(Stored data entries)
<<<<

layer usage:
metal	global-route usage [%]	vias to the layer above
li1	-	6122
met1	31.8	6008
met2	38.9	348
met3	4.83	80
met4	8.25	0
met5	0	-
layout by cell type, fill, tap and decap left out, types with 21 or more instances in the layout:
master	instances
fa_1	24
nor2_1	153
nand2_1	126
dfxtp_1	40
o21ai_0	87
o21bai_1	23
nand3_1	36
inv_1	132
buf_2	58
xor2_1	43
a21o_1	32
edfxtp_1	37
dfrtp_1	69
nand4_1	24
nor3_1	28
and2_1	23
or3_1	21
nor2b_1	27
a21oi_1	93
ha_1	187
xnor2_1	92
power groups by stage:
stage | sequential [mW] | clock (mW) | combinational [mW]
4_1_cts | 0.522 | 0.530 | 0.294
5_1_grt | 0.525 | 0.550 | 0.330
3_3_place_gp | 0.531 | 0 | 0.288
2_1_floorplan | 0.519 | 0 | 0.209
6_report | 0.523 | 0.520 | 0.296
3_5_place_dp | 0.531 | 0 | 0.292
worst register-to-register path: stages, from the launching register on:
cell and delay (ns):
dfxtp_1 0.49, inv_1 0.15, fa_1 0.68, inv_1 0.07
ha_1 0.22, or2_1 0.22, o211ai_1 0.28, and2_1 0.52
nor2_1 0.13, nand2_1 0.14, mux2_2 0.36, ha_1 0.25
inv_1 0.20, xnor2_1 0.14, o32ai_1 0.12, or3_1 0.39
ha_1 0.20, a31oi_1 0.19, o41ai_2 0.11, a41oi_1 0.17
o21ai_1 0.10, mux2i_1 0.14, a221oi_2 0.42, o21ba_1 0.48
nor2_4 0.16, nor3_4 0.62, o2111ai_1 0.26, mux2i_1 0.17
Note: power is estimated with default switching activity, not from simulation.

>>>>

TASK REQUIREMENTS> Filter the records above for lines with "from".

RESULT FOR THIS EXERCISE>
worst register-to-register path: stages, from the launching register on:
Note: power is estimated with default switching activity, not from simulation.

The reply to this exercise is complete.